Task statement:
From the entries below, transcribe exactly the lines between the line holding "post-route-period-util 0.438 \" and the line holding "ff_latch_area_sq_mm 0.00746 \", inclusive; skip all other lines.

Saved data entries
-- Opening Marker --

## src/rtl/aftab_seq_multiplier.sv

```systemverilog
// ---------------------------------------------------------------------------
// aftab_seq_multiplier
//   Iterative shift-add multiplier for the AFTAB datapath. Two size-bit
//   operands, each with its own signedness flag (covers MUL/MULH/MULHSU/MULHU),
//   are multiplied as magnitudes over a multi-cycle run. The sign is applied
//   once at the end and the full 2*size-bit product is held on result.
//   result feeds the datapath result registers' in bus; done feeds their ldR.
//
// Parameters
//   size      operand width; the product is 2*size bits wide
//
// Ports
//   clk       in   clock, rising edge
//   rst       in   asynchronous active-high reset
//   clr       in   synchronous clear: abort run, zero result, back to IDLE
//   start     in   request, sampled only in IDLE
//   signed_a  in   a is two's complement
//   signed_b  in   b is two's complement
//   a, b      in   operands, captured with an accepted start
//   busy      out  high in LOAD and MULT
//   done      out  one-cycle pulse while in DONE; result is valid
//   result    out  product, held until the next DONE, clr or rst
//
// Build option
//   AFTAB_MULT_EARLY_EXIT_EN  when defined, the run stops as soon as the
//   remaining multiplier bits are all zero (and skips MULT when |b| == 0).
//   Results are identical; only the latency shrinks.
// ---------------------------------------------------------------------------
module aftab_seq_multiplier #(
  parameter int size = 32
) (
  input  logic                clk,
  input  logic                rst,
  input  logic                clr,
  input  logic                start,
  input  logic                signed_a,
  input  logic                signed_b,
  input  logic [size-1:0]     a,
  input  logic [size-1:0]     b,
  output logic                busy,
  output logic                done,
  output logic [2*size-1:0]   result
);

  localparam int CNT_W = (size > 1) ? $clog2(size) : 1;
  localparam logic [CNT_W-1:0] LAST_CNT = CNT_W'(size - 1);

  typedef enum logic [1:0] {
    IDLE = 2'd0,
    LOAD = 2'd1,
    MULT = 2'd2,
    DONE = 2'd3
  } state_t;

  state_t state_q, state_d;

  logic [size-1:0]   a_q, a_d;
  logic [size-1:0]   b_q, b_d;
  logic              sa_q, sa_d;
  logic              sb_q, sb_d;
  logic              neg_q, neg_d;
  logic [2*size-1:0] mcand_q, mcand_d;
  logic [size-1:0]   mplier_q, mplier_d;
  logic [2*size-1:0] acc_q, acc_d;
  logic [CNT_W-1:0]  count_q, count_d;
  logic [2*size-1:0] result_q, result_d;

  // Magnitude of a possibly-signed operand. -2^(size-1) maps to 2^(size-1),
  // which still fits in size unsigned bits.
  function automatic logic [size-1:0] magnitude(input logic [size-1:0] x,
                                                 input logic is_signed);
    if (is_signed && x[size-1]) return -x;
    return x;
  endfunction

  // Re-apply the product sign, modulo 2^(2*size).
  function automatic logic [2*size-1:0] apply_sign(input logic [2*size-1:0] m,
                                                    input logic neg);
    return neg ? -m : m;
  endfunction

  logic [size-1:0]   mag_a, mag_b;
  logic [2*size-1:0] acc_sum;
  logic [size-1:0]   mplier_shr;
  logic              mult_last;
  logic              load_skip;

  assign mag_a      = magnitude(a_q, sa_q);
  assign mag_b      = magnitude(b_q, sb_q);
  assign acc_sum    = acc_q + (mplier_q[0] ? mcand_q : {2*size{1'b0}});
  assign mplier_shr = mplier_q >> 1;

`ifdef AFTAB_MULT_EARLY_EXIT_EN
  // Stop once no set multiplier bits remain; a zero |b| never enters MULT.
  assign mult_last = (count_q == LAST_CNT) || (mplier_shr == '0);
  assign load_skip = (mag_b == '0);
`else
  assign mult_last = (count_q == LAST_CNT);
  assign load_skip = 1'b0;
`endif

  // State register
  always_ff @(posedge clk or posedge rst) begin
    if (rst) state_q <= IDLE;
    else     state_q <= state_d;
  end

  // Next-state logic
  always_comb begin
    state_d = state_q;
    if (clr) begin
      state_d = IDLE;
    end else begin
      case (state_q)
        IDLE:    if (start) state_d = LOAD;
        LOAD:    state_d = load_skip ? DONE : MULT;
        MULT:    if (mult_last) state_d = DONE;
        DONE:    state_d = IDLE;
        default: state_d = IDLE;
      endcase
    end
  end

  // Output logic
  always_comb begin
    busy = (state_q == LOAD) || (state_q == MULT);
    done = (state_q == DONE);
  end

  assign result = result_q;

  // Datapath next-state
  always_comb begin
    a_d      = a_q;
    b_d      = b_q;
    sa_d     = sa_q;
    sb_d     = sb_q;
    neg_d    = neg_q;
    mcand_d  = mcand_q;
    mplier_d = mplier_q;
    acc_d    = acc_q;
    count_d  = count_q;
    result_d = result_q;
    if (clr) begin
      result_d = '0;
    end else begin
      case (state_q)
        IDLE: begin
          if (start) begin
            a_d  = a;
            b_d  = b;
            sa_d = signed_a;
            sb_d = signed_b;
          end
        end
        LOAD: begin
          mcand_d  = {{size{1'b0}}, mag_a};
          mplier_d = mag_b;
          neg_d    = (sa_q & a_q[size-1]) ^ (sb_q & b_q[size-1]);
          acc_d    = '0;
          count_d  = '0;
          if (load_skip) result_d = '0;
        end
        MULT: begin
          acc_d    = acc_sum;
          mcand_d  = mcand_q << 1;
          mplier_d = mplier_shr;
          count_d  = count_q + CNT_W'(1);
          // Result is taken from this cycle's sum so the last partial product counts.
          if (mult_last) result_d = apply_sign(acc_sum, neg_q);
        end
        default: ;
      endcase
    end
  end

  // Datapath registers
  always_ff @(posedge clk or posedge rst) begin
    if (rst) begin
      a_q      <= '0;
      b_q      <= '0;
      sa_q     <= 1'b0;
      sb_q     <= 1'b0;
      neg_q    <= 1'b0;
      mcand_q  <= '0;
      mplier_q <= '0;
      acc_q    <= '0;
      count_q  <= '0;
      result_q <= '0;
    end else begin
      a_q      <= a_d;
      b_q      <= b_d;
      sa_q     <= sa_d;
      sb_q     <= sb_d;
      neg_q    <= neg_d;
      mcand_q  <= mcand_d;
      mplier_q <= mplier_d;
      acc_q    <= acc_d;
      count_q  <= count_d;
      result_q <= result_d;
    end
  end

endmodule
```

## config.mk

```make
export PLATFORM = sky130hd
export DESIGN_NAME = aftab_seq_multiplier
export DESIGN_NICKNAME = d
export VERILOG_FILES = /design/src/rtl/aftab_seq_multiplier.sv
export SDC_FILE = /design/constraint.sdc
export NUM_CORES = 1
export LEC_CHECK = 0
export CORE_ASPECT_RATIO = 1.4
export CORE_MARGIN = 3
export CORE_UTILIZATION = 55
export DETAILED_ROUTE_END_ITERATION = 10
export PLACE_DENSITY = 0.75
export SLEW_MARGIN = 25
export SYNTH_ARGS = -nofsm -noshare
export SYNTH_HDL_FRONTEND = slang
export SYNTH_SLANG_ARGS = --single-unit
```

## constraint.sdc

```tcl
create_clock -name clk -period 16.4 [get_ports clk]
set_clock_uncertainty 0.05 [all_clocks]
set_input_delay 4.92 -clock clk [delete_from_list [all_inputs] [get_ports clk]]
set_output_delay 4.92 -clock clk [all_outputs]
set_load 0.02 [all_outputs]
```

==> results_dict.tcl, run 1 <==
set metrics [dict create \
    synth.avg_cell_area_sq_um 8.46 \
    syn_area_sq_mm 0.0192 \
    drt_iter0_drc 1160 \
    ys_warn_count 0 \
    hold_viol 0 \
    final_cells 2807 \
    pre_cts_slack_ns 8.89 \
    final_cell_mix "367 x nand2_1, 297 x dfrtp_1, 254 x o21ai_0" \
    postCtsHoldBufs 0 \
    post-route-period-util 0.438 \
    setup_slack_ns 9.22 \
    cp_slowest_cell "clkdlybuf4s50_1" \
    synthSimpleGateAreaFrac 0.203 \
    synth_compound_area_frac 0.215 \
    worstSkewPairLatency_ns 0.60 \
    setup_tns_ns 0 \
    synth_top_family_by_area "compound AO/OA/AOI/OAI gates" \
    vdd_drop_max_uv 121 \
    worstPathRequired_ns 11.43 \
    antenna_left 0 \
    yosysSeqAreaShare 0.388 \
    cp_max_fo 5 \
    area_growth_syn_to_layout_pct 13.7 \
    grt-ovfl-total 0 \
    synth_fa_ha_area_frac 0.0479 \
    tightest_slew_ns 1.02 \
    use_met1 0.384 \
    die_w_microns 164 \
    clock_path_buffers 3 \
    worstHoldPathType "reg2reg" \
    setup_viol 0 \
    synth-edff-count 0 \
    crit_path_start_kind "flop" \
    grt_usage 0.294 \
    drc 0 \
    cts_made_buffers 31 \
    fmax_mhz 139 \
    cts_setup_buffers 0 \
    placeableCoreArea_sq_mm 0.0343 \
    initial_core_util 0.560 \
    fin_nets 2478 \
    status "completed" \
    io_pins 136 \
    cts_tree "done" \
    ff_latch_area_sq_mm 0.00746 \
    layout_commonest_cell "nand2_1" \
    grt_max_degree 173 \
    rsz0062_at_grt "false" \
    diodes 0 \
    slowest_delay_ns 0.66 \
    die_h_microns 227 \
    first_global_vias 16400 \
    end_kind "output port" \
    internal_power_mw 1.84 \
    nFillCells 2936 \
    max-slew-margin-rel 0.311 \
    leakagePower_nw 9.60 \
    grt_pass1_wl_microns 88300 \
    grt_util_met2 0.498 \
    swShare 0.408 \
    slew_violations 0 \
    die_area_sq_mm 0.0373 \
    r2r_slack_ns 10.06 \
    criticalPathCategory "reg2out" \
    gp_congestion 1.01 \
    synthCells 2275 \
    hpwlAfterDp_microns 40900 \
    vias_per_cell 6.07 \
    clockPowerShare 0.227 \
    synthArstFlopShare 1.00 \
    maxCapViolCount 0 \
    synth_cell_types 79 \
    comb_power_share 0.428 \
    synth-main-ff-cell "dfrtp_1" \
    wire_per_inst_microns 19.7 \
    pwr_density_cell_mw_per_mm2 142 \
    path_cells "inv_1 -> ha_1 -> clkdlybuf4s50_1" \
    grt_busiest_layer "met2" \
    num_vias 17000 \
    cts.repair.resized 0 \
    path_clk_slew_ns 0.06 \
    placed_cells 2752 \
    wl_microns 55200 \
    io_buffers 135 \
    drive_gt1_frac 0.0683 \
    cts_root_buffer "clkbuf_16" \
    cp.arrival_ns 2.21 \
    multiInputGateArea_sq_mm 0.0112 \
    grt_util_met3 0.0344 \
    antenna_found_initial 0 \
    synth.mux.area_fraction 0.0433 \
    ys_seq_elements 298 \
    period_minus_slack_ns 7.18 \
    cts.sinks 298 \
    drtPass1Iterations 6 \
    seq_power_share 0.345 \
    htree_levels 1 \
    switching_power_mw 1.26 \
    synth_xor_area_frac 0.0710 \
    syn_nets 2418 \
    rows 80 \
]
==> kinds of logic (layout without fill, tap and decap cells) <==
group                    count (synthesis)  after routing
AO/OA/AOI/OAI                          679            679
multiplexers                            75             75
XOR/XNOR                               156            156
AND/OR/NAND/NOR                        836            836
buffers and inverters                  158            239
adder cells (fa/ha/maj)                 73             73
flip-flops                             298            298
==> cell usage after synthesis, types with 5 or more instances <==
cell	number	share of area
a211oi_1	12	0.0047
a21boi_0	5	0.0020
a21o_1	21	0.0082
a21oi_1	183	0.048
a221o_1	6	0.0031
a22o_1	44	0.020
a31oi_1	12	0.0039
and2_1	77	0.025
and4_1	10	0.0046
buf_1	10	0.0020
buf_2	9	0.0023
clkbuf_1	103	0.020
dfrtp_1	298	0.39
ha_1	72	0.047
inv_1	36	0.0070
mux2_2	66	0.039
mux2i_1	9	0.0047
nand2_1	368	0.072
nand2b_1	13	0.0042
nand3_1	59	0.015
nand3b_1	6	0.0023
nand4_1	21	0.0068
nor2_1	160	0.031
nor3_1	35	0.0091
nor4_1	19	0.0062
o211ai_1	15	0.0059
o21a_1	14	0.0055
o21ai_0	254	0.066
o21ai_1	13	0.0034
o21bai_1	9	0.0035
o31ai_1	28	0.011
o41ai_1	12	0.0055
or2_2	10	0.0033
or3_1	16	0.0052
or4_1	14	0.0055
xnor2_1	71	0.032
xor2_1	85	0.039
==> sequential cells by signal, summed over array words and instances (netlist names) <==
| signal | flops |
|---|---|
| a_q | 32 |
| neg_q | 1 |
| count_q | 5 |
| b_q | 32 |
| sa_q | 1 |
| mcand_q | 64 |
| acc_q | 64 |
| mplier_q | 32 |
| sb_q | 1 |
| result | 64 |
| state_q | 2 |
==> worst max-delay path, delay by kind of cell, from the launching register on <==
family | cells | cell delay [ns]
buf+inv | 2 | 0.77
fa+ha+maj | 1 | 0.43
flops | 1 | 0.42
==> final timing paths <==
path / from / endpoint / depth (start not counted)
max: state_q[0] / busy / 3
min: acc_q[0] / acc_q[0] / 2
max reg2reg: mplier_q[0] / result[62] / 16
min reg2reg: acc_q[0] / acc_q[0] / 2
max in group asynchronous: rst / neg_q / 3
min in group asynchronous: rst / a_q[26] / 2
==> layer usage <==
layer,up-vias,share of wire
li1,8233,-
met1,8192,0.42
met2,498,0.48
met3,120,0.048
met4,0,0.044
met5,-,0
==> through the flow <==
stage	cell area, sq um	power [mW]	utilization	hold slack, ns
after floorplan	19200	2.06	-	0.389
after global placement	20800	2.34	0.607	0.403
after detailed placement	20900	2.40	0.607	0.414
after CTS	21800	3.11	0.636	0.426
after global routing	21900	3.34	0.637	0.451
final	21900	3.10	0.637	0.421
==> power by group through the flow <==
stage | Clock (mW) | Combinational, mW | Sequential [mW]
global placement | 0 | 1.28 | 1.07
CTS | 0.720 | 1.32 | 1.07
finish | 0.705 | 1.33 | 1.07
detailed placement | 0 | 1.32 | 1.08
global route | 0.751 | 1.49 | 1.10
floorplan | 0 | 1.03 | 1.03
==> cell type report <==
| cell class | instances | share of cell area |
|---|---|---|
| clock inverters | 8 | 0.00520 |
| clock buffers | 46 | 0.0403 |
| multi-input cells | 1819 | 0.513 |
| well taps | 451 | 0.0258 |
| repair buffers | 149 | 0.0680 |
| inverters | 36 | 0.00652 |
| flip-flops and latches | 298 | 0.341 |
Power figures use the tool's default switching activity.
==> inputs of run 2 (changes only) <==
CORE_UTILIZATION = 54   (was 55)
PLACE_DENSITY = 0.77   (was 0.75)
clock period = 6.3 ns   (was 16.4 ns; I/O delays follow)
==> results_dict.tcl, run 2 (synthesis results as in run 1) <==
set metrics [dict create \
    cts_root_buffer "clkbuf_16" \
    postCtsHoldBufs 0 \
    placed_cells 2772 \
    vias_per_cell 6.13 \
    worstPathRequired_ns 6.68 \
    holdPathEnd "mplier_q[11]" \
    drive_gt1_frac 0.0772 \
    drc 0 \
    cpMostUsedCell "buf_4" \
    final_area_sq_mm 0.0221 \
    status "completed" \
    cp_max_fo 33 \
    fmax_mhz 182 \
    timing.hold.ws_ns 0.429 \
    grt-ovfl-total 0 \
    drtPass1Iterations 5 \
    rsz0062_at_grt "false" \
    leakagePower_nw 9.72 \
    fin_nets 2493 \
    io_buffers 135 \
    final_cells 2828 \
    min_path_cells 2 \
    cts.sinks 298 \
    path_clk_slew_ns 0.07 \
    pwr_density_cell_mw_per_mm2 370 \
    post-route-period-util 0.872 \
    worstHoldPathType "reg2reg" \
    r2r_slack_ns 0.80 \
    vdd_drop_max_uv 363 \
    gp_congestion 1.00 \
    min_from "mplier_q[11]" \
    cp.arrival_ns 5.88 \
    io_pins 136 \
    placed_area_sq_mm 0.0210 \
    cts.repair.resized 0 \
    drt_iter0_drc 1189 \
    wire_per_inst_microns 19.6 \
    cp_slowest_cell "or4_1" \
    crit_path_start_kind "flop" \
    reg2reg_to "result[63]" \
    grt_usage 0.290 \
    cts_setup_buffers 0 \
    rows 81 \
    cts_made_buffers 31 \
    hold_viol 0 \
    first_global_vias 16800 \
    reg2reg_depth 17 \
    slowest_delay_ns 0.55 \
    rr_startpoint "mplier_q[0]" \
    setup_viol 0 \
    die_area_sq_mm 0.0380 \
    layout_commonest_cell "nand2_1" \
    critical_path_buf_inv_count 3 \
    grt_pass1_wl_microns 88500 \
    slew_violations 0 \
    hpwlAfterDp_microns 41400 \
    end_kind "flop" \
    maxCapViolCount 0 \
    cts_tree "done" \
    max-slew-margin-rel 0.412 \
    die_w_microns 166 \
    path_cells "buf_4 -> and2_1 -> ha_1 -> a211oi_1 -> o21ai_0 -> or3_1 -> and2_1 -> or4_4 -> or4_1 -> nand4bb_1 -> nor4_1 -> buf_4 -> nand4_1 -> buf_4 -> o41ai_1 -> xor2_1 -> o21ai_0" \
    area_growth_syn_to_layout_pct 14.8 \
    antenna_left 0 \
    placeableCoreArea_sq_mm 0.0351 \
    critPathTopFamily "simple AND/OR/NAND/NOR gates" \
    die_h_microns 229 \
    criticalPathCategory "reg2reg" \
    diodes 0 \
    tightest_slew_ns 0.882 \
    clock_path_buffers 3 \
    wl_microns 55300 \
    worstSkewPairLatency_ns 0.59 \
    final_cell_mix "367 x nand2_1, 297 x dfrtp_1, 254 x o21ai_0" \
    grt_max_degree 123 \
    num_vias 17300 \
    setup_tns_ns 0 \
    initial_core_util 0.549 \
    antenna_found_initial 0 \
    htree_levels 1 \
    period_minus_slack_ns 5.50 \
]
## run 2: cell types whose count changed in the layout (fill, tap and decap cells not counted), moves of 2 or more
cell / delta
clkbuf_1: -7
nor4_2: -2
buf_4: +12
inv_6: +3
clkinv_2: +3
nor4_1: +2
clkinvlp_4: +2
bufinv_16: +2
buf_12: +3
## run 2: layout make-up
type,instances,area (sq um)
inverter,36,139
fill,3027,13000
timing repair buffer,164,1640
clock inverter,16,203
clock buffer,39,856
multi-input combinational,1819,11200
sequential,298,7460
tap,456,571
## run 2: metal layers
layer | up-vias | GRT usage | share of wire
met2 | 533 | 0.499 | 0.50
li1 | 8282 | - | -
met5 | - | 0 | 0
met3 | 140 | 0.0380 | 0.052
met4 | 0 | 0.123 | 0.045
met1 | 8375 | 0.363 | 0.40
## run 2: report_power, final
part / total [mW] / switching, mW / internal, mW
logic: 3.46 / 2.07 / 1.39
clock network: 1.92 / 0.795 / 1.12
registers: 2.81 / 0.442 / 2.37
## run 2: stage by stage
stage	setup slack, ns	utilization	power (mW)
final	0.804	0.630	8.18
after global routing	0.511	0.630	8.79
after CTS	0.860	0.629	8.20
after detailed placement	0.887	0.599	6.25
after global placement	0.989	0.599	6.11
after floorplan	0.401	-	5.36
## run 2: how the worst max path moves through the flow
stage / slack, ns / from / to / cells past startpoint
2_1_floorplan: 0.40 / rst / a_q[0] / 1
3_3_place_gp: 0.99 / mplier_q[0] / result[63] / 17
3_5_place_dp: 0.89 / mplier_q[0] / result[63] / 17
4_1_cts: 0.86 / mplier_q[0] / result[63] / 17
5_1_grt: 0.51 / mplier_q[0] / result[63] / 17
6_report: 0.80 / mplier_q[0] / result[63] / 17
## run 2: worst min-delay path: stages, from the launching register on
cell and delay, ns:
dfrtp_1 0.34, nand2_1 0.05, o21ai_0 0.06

-- Closing Marker --

Task solution:
    post-route-period-util 0.438 \
    setup_slack_ns 9.22 \
    cp_slowest_cell "clkdlybuf4s50_1" \
    synthSimpleGateAreaFrac 0.203 \
    synth_compound_area_frac 0.215 \
    worstSkewPairLatency_ns 0.60 \
    setup_tns_ns 0 \
    synth_top_family_by_area "compound AO/OA/AOI/OAI gates" \
    vdd_drop_max_uv 121 \
    worstPathRequired_ns 11.43 \
    antenna_left 0 \
    yosysSeqAreaShare 0.388 \
    cp_max_fo 5 \
    area_growth_syn_to_layout_pct 13.7 \
    grt-ovfl-total 0 \
    synth_fa_ha_area_frac 0.0479 \
    tightest_slew_ns 1.02 \
    use_met1 0.384 \
    die_w_microns 164 \
    clock_path_buffers 3 \
    worstHoldPathType "reg2reg" \
    setup_viol 0 \
    synth-edff-count 0 \
    crit_path_start_kind "flop" \
    grt_usage 0.294 \
    drc 0 \
    cts_made_buffers 31 \
    fmax_mhz 139 \
    cts_setup_buffers 0 \
    placeableCoreArea_sq_mm 0.0343 \
    initial_core_util 0.560 \
    fin_nets 2478 \
    status "completed" \
    io_pins 136 \
    cts_tree "done" \
    ff_latch_area_sq_mm 0.00746 \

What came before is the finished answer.